Statenvertaling

Deuteronomium 9:17-24 Statenvertaling (SV1750)

17. Toen vatte ik de twee tafelen, en wierp ze heen uit beide mijn handen, en brak ze voor uw ogen.

18. En ik wierp mij neder voor het aangezicht des HEEREN, als in het eerst, veertig dagen en veertig nachten; ik at geen brood, en dronk geen water; om al uw zonde, die gij hadt gezondigd, doende dat kwaad is in des HEEREN ogen, om Hem tot toorn te verwekken.

19. Want ik vreesde vanwege den toorn en de grimmigheid waarmede de HEERE zeer op ulieden vertoornd was, om u te verdelgen; doch de HEERE verhoorde mij ook op dat maal.

20. Ook vertoornde Zich de HEERE zeer tegen Aaron, om hem te verdelgen; doch ik bad ook ter zelver tijd voor Aaron.

21. Maar uw zonde, het kalf, dat gij hadt gemaakt, nam ik, en verbrandde het met vuur, en stampte het, malende het wel, totdat het verdund werd tot stof; en zijn stof wierp ik in de beek, die van den berg afvliet.

22. Ook vertoorndet gij den HEERE zeer te Thab-era en te Massa, en te Kibroth-thaava.

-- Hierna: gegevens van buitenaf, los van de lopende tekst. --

This design comes from an exercise in tuning for small area, a short achievable clock period and few clock cycles per item on the open sky130 flow, not from production work. RTL that was checked went through simulation tests only; none was proved equivalent to the original.

Design SequentialMultiplier128Bit, start of the top module:
module SequentialMultiplier128Bit(
    input [127:0] a,
    input [127:0] b,
    input reset_n,
    input clk,
    output [255:0] p,
    output done
    );
==> flow/config.mk <==
export PLATFORM = sky130hd
export DESIGN_NAME = SequentialMultiplier128Bit
export DESIGN_NICKNAME = SequentialMultiplier128Bit
export VERILOG_FILES = /design/flow/design.v
export SDC_FILE = /design/flow/constraint.sdc
export NUM_CORES = 4
export LEC_CHECK = 0
export ABC_AREA = 1
export CAP_MARGIN = 20
export CORE_MARGIN = 2
export CORE_UTILIZATION = 50
export SETUP_SLACK_MARGIN = 2.7
export SLEW_MARGIN = 20
export TNS_END_PERCENT = 5
==> flow/constraint.sdc <==
create_clock -name core_clock -period 5.5 [get_ports {clk}]
set_input_delay 1.1000 -clock core_clock [delete_from_list [all_inputs] [get_ports {clk}]]
set_output_delay 1.1000 -clock core_clock [all_outputs]
set_load 0.01 [all_outputs]
standard.sh (not shown) runs the stock make flow with config.mk's settings and CLKGATE_MAP_FILE= SYNTH_SCRIPT=/design/flow/synth_recipe.tcl, a recipe that flattens the netlist after the stock synthesis.
==> flow/flow/run.sh <==
#!/bin/bash
# Own layout flow: the standard ORFS flow (standard.sh, unchanged synthesis) with two
# layout settings changed:
#  - the port buffers that buffer_ports inserts are sky130_fd_sc_hd__buf_1 instead of the
#    delay-type buffer it picks by default (every input and output port still gets a buffer);
#  - MATCH_CELL_FOOTPRINT=0, so the timing repair may resize a cell to one of another width.
# Each tool's full output goes to standard.log here and to ORFS's own logs under orfs/logs.
set -euo pipefail
export BUFFER_PORTS_ARGS="-buffer_cell sky130_fd_sc_hd__buf_1"
bash standard.sh MATCH_CELL_FOOTPRINT=0 "BUFFER_PORTS_ARGS=-buffer_cell sky130_fd_sc_hd__buf_1" finish > standard.log 2>&1
test -s out/final.def
Testbench counts at the start, summed over its fixed seeds: cycles 6,912, items 384.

23. Voorts als de HEERE ulieden zond uit Kades-barnea, zeggende: Gaat op en erft dat land, dat Ik u gegeven heb; zo waart gij den mond des HEEREN, uws Gods, wederspannig, en geloofdet Hem niet, en waart Zijn stem niet gehoorzaam.

24. Wederspannig zijt gij geweest tegen den HEERE, van den dag af, dat ik u gekend heb.